Vallone Supports Bill Which Creates New Felony Graffiti Law
City Councilmember Peter Vallone Jr., a staunch foe of graffiti activities, came out last week in support of a bill introduced by Assemblymember Catherine Nolan which would allow prosecutors to charge repeat graffiti offenders with a felony, rather than a misdemeanor.
"Right now, graffiti punks often get caught, get a slap on the wrist, and are out tagging again the next day," said Vallone. "This bill will let us catch someone once and deter them from ever doing graffiti again."
Emphasizing the point, Vallone said, "Get caught once and get away with it, shame on you; get caught twice and get away with it, shame on us."
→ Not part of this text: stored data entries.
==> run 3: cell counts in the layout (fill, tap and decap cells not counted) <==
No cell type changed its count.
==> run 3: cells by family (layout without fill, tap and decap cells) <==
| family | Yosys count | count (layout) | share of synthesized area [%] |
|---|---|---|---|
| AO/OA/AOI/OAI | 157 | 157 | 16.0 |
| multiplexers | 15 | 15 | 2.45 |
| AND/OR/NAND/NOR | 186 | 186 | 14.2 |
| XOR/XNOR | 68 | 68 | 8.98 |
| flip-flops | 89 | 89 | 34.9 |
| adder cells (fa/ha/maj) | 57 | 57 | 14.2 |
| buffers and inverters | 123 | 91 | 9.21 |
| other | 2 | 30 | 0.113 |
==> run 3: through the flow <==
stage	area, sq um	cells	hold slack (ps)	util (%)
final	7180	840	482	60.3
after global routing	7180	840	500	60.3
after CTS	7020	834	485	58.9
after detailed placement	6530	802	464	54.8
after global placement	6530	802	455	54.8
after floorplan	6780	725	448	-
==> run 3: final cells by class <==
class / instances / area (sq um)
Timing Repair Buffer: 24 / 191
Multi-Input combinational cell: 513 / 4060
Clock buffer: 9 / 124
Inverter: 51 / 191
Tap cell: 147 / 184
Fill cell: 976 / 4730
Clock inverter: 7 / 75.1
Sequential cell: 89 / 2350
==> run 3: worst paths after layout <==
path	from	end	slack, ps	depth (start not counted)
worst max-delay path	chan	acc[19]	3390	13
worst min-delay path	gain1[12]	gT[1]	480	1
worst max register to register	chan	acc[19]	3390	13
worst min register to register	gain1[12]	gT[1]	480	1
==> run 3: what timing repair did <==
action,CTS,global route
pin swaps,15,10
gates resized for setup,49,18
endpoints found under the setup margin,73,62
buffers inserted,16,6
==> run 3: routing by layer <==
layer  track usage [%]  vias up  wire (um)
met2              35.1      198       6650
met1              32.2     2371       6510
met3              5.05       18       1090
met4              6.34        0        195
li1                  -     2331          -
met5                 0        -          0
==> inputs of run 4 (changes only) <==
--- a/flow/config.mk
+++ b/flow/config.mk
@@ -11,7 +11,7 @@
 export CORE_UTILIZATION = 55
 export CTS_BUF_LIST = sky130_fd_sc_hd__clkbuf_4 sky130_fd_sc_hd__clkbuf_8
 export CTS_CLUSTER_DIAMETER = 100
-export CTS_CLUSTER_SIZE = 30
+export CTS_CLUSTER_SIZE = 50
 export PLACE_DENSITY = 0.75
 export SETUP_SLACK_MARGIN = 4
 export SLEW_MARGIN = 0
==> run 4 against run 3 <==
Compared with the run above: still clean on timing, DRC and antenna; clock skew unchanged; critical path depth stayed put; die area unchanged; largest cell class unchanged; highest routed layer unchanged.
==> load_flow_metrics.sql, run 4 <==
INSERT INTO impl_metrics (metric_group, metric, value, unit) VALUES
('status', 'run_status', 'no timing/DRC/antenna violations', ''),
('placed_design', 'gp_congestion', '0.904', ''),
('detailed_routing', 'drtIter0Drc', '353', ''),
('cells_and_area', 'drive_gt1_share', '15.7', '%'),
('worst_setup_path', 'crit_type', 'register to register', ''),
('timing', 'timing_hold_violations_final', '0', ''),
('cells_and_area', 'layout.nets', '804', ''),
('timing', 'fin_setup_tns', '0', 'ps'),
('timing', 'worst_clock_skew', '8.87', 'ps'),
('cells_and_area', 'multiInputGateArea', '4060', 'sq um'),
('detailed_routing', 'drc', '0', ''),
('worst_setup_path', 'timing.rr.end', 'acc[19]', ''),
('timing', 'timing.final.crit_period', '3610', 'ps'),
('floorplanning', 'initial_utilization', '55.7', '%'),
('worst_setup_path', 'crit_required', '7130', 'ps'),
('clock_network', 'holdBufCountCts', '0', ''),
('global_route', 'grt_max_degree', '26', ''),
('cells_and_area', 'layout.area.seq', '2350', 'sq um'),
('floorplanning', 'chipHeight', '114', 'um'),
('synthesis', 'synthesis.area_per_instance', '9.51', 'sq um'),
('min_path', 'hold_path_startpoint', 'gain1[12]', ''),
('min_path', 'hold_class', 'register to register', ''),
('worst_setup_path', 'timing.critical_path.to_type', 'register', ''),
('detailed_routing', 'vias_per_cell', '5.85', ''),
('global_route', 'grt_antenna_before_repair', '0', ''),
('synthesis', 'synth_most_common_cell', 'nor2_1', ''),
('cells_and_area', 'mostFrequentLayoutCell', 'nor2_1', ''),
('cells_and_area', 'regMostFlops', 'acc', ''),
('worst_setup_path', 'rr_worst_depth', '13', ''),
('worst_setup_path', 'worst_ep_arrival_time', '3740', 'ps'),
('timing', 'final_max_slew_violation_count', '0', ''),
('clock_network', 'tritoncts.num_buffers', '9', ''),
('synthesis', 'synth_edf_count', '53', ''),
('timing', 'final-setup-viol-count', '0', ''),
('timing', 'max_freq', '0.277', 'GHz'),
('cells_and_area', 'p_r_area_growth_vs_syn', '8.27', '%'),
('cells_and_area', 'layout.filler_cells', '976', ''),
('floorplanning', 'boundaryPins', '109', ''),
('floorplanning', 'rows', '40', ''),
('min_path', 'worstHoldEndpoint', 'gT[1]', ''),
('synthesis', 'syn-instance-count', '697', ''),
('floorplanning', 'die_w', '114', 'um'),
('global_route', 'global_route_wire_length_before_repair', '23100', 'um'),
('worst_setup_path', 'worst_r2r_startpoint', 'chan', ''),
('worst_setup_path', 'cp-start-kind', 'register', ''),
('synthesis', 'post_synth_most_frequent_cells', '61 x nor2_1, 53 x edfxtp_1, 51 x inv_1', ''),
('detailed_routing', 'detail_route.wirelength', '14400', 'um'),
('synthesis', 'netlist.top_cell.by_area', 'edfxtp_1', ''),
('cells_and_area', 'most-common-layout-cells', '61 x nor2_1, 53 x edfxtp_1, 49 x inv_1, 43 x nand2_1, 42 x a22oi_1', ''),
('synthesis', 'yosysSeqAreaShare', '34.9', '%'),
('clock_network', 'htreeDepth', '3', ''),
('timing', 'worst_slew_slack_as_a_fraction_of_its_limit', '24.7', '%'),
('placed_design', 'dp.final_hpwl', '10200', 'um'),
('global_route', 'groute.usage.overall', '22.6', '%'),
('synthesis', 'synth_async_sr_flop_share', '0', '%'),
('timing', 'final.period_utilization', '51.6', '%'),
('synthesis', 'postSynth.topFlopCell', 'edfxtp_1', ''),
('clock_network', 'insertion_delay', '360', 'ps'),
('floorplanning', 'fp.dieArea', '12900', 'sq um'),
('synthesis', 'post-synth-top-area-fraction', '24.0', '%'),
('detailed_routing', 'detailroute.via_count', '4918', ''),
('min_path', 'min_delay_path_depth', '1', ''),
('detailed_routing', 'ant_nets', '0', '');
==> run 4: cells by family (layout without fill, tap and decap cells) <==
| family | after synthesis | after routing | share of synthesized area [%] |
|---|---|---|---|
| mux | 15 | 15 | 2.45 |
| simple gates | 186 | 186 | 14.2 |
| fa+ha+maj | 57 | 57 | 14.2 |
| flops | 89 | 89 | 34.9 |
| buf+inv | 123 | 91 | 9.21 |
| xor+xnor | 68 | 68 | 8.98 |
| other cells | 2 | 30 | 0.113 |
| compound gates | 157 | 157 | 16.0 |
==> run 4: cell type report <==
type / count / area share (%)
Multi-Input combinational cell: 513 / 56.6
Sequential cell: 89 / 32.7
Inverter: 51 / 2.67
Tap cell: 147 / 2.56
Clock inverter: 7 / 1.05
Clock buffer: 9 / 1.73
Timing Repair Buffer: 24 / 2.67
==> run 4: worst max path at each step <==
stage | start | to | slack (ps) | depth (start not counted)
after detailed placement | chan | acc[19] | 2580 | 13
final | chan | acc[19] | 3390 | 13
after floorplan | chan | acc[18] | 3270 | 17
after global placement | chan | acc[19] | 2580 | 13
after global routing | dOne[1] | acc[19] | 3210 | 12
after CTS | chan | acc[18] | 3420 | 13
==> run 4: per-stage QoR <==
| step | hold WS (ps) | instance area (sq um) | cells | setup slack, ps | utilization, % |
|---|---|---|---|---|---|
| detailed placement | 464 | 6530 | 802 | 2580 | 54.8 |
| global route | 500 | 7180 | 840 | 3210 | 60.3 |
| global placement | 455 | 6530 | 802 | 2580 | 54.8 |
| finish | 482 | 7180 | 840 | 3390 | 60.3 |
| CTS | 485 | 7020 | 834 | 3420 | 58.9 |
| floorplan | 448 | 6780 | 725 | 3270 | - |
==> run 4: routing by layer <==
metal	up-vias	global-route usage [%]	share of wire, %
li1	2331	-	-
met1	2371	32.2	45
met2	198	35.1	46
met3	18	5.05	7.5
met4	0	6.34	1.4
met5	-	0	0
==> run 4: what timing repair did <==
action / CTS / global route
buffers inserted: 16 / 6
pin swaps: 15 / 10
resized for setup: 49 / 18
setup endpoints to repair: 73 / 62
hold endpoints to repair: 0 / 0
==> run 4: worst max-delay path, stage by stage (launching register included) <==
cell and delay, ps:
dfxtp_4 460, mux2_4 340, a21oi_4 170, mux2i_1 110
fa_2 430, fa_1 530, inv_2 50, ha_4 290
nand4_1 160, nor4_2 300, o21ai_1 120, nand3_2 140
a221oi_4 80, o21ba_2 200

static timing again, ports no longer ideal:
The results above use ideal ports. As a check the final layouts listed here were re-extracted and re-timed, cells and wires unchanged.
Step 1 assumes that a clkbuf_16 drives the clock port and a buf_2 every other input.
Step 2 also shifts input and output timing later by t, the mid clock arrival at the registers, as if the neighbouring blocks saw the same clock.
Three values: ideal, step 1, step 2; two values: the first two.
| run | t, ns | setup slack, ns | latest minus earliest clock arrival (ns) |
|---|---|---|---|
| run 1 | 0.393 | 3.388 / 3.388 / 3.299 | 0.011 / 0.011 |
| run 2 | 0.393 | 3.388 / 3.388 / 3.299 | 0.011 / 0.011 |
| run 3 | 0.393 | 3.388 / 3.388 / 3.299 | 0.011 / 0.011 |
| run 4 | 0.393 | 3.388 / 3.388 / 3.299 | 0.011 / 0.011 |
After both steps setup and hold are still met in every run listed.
Source: an optimization exercise on an open RTL-to-GDS flow (aim: small area, a short achievable clock period and few clock cycles per item). Production flows keep margins and buffers that such runs may drop. The RTL was checked by simulation tests, not by an equivalence proof against the original design. No activity file was given, so power comes from the tool's default toggle rates.

**config.mk**
```make
export PLATFORM = sky130hd
export DESIGN_NAME = queue_cmd_front
export DESIGN_NICKNAME = queue_cmd_front
export VERILOG_FILES = /design/flow/design.v
export SDC_FILE = /design/flow/constraint.sdc
export NUM_CORES = 4
export LEC_CHECK = 0
export CAP_MARGIN = 20
export CORE_MARGIN = 2
export CORE_UTILIZATION = 40
export SLEW_MARGIN = 20
```
**constraint.sdc**
```tcl
create_clock -name core_clock -period 6.5 [get_ports {clk}]
set_input_delay 1.3000 -clock core_clock [delete_from_list [all_inputs] [get_ports {clk}]]
set_output_delay 1.3000 -clock core_clock [all_outputs]
set_load 0.01 [all_outputs]
```
**design.v**
```verilog
module queue_cmd_front #(
    parameter int PAYLOAD_SIZE = 24,
    parameter int ID_WIDTH     = 8,
    parameter int FIFO_SIZE    = 1024,
    parameter int PTR_WIDTH    = $clog2(FIFO_SIZE),
    parameter int QDATA_SIZE   = PAYLOAD_SIZE + ID_WIDTH
) (
    input  logic                    clk,
    input  logic                    reset,
    input  logic                    cmd_valid,
    output logic                    cmd_ready,
    input  logic [1:0]              cmd_op,
    input  logic [ID_WIDTH-1:0]     cmd_id,
    input  logic [PAYLOAD_SIZE-1:0] cmd_payload,
    output logic                    q_push_flag,
    output logic [QDATA_SIZE-1:0]   q_push_data,
    output logic                    q_pop_flag,
    input  logic [QDATA_SIZE-1:0]   q_pop_data,
    output logic                    q_remove_flag,
    output logic [PTR_WIDTH-1:0]    q_remove_index,
    input  logic                    q_full,
    input  logic                    q_empty,
    input  logic                    q_error_reg,
    input  logic                    q_error_rem,
    input  logic                    q_error_time,
    output logic                    rsp_valid,
    input  logic                    rsp_ready,
    output logic [2:0]              rsp_status,
    output logic [ID_WIDTH-1:0]     rsp_id,
    output logic [PAYLOAD_SIZE-1:0] rsp_payload
);
    localparam int DEPTH = 2 ** ID_WIDTH;
    localparam logic [1:0] OP_ADD    = 2'd0;
    localparam logic [1:0] OP_CANCEL = 2'd1;
    localparam logic [1:0] OP_POP    = 2'd2;
    localparam logic [2:0] ST_OK    = 3'd0;
    localparam logic [2:0] ST_DUP   = 3'd1;
    localparam logic [2:0] ST_NF    = 3'd2;
    localparam logic [2:0] ST_FULL  = 3'd3;
    localparam logic [2:0] ST_EMPTY = 3'd4;
    localparam logic [2:0] ST_QERR  = 3'd5;
    typedef enum logic [1:0] {IDLE, EXEC, CHECK, RESP} state_t;
    state_t                  state, state_nx;
    logic [1:0]              op;
    logic [ID_WIDTH-1:0]     id;
    logic [PAYLOAD_SIZE-1:0] payload;
    logic [DEPTH-1:0]        live;
    logic [PTR_WIDTH-1:0]    slot_mem [DEPTH];
    logic [PTR_WIDTH-1:0]    tail;
    logic [2:0]              exec_status;
    logic                    hit;
    logic                    q_err;
    assign hit            = live[id];
    assign q_err          = q_error_reg | q_error_rem | q_error_time;
    assign cmd_ready      = (state == IDLE) && reset;
    assign rsp_valid      = (state == RESP);
    assign q_push_data    = {payload, id};
    assign q_remove_index = slot_mem[id];
    always_comb begin
        state_nx      = state;
        q_push_flag   = 1'b0;
        q_pop_flag    = 1'b0;
        q_remove_flag = 1'b0;
        exec_status   = ST_OK;
        unique case (state)
            IDLE:  if (cmd_valid) state_nx = EXEC;
            EXEC: begin
                state_nx = CHECK;
                unique case (op)
                    OP_ADD: begin
                        if (hit)         exec_status = ST_DUP;
                        else if (q_full) exec_status = ST_FULL;
                        else             q_push_flag = 1'b1;
                    end
                    OP_CANCEL: begin
                        if (!hit) exec_status   = ST_NF;
                        else      q_remove_flag = 1'b1;
                    end
                    OP_POP: begin
                        if (q_empty) exec_status = ST_EMPTY;
                        else         q_pop_flag  = 1'b1;
                    end
                    default: exec_status = ST_NF;
                endcase
            end
            CHECK: state_nx = RESP;
            RESP:  if (rsp_ready) state_nx = IDLE;
            default: state_nx = IDLE;
        endcase
    end
    always_ff @(posedge clk or negedge reset) begin
        if (!reset) begin
            state       <= IDLE;
            op          <= OP_ADD;
            id          <= '0;
            payload     <= '0;
            live        <= '0;
            tail        <= '0;
            rsp_status  <= ST_OK;
            rsp_id      <= '0;
            rsp_payload <= '0;
        end else begin
            state <= state_nx;
            if (state == IDLE && cmd_valid) begin
                op      <= cmd_op;
                id      <= cmd_id;
                payload <= cmd_payload;
            end
            if (state == EXEC) begin
                rsp_status <= exec_status;
                if (q_push_flag) begin
                    live[id] <= 1'b1;
                    tail     <= tail + 1'b1;
                end
                if (q_remove_flag) live[id] <= 1'b0;
                if (op == OP_POP) begin
                    rsp_id      <= q_pop_flag ? q_pop_data[ID_WIDTH-1:0] : '0;
                    rsp_payload <= q_pop_flag ? q_pop_data[QDATA_SIZE-1:ID_WIDTH] : '0;
                end else begin
                    rsp_id      <= id;
                    rsp_payload <= '0;
                end
            end
            if (state == CHECK) begin
                if (q_err)
                    rsp_status <= ST_QERR;
                else if (op == OP_POP && rsp_status == ST_OK)
                    live[rsp_id] <= 1'b0;
            end
        end
    end
    always_ff @(posedge clk) begin
        if (q_push_flag) slot_mem[id] <= tail;
    end
endmodule
```
**run.sh**
```bash
#!/bin/bash
# synth_recipe.tcl (not shown) runs the flow's synth.tcl, then flattens the netlist and writes it again
# the make line also repeats each setting of config.mk as NAME=value (left out here)
make -C /OpenROAD-flow-scripts/flow DESIGN_CONFIG=/design/flow/config.mk WORK_HOME=/design/flow/orfs CLKGATE_MAP_FILE= SYNTH_SCRIPT=/design/flow/synth_recipe.tcl finish
```
==> implementation parameters <==
Parameter                              Value

Logic synthesis
  Cell type contributing the most total cell area after synthesis ... edfxtp_1
  Most numerous cell types in the synthesized netlist ... 2560 x edfxtp_1, 873 x mux4_2, 434 x a21oi_1, 352 x nor2_1, 337 x dfrtp_1
  Unique masters post-synth ... 60
  Post-synthesis cell count ... 6221
  Cell Area, Synth ... 0.118 mm2
  Synthesis-stage register bit count ... 2897
  Mean cell area of the mapped netlist ... 19.0 um2
  FFs w/ async S/R, synth ... 0.116
  Number of warnings issued by yosys ... 1
  Sequential element share of the synthesized area ... 0.721
  Net Count, Synth ... 6310
  Leading cell type by number of instances after synthesis ... edfxtp_1
  EDFF count, synth ... 2560
  Synth area leaders ... edfxtp_1 65%, mux4_2 17%, dfrtp_1 7.1%
  Share of the synthesized area in the top cell type ... 0.650
  Predominant post-synthesis flop cell ... edfxtp_1

Placed design
  Setup slack at placement ... 0.385 ns
  DP Wirelength ... 199000 um
  GPL Wtd Cong ... 0.890
  Count of input and output buffers ... 156

Global route
  All-layer global routing usage ... 0.217
  Number of global-route vias before repair ... 64500
  Antenna violations before repair ... 4
  Global-route wire length before repair ... 474000 um
  GRT overflow ... 0
  Pin count of the biggest net entering global routing ... 227

STA
  Unrepaired setup endpoints after global routing ... no
  Number of hold violations in the final report ... 0
  Worst Skew ... 0.0889 ns
  Worst-case setup margin in the final layout ... 0.0300 ns
  Final total negative setup slack ... 0 ns
  Pin slew with the least headroom to its limit ... 1.27 ns
  Part of the cycle the worst path needs ... 0.995
  Maximum clock rate ... 155 MHz
  Count of final max-slew check failures ... 0
  Minimum clock period after layout ... 6.47 ns
  Relative slew slack ... 0.150
  Count of endpoints failing setup in the final report ... 0

Floorplanning
  Area of the core region ... 0.294 mm2
  Die width ... 548 um
  Initial standard-cell utilization of the core ... 0.402
  IO Pins ... 157
  Die footprint ... 0.300 mm2
  Placement row count ... 199
  Height of the chip ... 548 um

Route
  Total wirelength of the detailed-routed design ... 331000 um
  Wire per inst ... 30.4 um
  First-iteration detailed-routing DRC count ... 8303
  Post-DR vias/cell ... 5.95
  First-pass iteration count of the detailed router ... 6
  Total via count in the routed design ... 64800
  Number of nets with antenna violations after routing ... 0
  Remaining routing DRC violations ... 0

Clock tree
  Total CTS buffers ... 310
  Clock transition at path regs ... 0.06 ns
  Clock tree from TritonCTS ... yes
  Clock H-tree levels ... 5
  Clk latency of the worst-skew pair ... 0.94 ns
  Count of hold buffers inserted by post-cts repair ... 0
  Cell at the root of the clock tree ... clkbuf_16
  Maximum buffer depth of the clock tree ... 4
  Num Clock Sinks ... 2897

Finish
  Layout net count ... 6812
  Relative area change from synthesis to final layout ... 16.1%
  Final standard cell utilization of the core ... 0.467
  Proportion of layout cells with a drive suffix above 1 ... 0.275

Setup path
  Critical path type ... flip-flop to output port
  Delay contributed by the slowest stage of the critical path ... 0.72 ns
  Critical path launch point type ... flip-flop
  Standard cell with the maximum stage delay on the critical path ... or4_4
  Data arrival time of the critical path ... 5.17 ns
  Most repeated library cell on the critical path ... buf_12
  CP cell instances ... buf_12, buf_12, buf_12, mux4_2, mux4_2, a22oi_2, o211ai_1, or4_4, clkdlybuf4s50_1
  Setup slack on the worst flop-to-flop path ... 1.00 ns
  Required time worst endpoint ... 5.20 ns
  Critical Path Fanout Max ... 28
  Element type at the critical path end ... output port

Power
  Part of the power in the clock network ... 0.310
  LEAKAGE ... 46.1 nW
  Sequential group share of total power ... 0.386
  Sw Pwr ... 18.3 mW
  Power per cell area ... 410 mW/mm2
  Internal power ... 38.0 mW
  Total chip power ... 56.3 mW
  Worst supply voltage drop on vdd ... 0.399 mV
  Comb power frac ... 0.304
  Net switching share of the total power ... 0.325

Job
  Number of max-capacitance violations reported ... 0

Outcome
  Result of the run ... complete, no violations

Worst hold path
  Hold WC Path Type ... input pin to async pin
## final timing paths
path / from / endpoint / cells after the start
hold / removal: reset / id[6]$_DFFE_PN0P_ / 1
max in group asynchronous: reset / tail[2]$_DFFE_PN0P_ / 2
min in group core_clock: payload[23]$_DFFE_PN0P_ / payload[23]$_DFFE_PN0P_ / 1
hold reg to reg: payload[23]$_DFFE_PN0P_ / payload[23]$_DFFE_PN0P_ / 1
setup reg to reg: id[1]$_DFFE_PN0P_ / slot_mem[169][8]$_DFFE_PP_ / 10
setup / recovery: id[0]$_DFFE_PN0P_ / q_remove_index[1] / 9
## power by group through the flow
| stage | clock (mW) | sequential (mW) | combinational [mW] |
|---|---|---|---|
| final | 17.5 | 21.7 | 17.1 |
| after global placement | 0 | 22.1 | 16.7 |
| after floorplan | 0 | 22.2 | 10.2 |
| after CTS | 17.8 | 21.7 | 17.1 |
| after global routing | 18.5 | 21.8 | 17.8 |
| after detailed placement | 0 | 22.2 | 16.8 |
## cells in the final DEF (no fill, tap or decap), types with 15 or more instances in the layout
cell / n
nand2b_1: 15
a2bb2oi_1: 64
clkinv_2: 69
a21oi_1: 434
dfrtp_1: 319
nor2_1: 331
clkbuf_1: 50
nand3_1: 18
and3_1: 21
nand2_1: 221
dfrtp_4: 15
clkinv_1: 50
nor2_2: 20
bufinv_16: 24
nor3_1: 16
buf_12: 60
mux2_2: 40
edfxtp_1: 2560
clkbuf_16: 313
o21ai_0: 322
o21a_1: 179
and2_1: 32
a22oi_1: 54
mux2i_1: 17
inv_1: 37
buf_4: 395
mux4_2: 873
clkdlybuf4s50_1: 155
a31oi_1: 16
## sequential cells by signal (all words and copies together), names as in the netlist
register / flops
slot_mem: 2560
live: 256
payload: 24
rsp_payload: 24
tail: 10
id: 8
rsp_id: 8
rsp_status: 3
op: 2
state: 2
## cells by family after synthesis
kind of cell             share of synthesized area
adder cells (fa/ha/maj)                    0.00148
multiplexers                                 0.172
XOR/XNOR                                   0.00148
buffers and inverters                       0.0192
AND/OR/NAND/NOR                             0.0290
AO/OA/AOI/OAI                               0.0563
flip-flops                                   0.721
## final cells by class
class | count | area (um2)
repair buffers | 620 | 5920
well taps | 3919 | 4900
clock buffers | 371 | 8130
fillers | 24400 | 157000
clock inverters | 184 | 1920
flip-flops and latches | 2897 | 85400
diodes | 4 | 10.0
multi-input cells | 2855 | 31000
inverters | 39 | 150
## repair_timing
item / in CTS / in global routing
endpoints found under the setup margin: 12 / 7
gates cloned: 1 / 0
resized for setup: 11 / 5
buffers inserted: 10 / 4
pin swaps: 2 / 0
## metal layers
metal	share of wire	track usage	vias up
met4	0.033	0.0677	0
met3	0.085	0.0431	577
met1	0.40	0.300	34600
li1	-	-	26400
met5	0	0	-
met2	0.48	0.348	3194
## per-stage QoR
step | instance area, um2 | hold slack [ns] | instances
4_1_cts | 137000 | 0.465 | 10900
6_report | 137000 | 0.475 | 10900
2_1_floorplan | 118000 | 0.526 | 6221
5_1_grt | 137000 | 0.503 | 10900
3_3_place_gp | 127000 | 0.488 | 10300
3_5_place_dp | 127000 | 0.495 | 10300
## worst max-delay path, delay by kind of cell, from the launching register on
family	cells	cell delay [ns]
multiplexers	2	1.03
buffers and inverters	4	1.18
AND/OR/NAND/NOR	1	0.72
AO/OA/AOI/OAI	2	0.72
flip-flops	1	0.59
Testbench counts, summed over its fixed seeds: cycles 64,000, commands 16,000.

[port drivers added, routing unchanged]
Ports are ideal in the flow. The routed layout listed here was re-timed in OpenROAD. Step 1, drivers: a clkbuf_16 drives clk and a buf_2 each remaining input, both assumed. Step 2, shift: input delay + t, output delay - t, t = (earliest + latest rising clock arrival at the registers) / 2. This alone moves slack from input paths to output paths. Slacks: ideal / step 1 / step 2; pairs: ideal / step 1.
shift t [ns]: 0.983
setup slack, ns: 0.030 / -0.066 / 0.917
hold WS [ns]: 0.475 / 0.437 / 0.505
After both steps this run still meets setup and hold. The setup slack of this run moves by -0.096 ns with the drivers and by +0.887 ns with both steps.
Vallone (D- Astoria) explained that Nolan's bill would amend the current New York state penal law by replacing the offense of "Making Graffiti" with the offense of "Making Graffiti in the first degree" and "Making Graffiti in the second degree". Making Graffiti in the second degree would be an A misdemeanor, the same as the current law. But someone convicted of the second degree crime on two or more occasions can be charged with the first-degree violation, an E felony.
The new bill would also increase the crime of possession of graffiti instruments from a B to anAmisdemeanor, Vallone added.
Vallone said vandals who commit large amounts of graffiti, or are convicted on three or more occasions, are often charged with criminal mischief in the third degree, an E felony. But, he said it is often difficult to prove that a vandal has caused more than $250 in damages, which is the threshold for the felony crime.
The Nolan bill would make getting a felony conviction for serial graffiti vandals much easier, Vallone said. Moreover, a second conviction of making graffiti in the first degree, a felony, would lead to mandatory state prison time, a strong deterrent, Vallone pointed out.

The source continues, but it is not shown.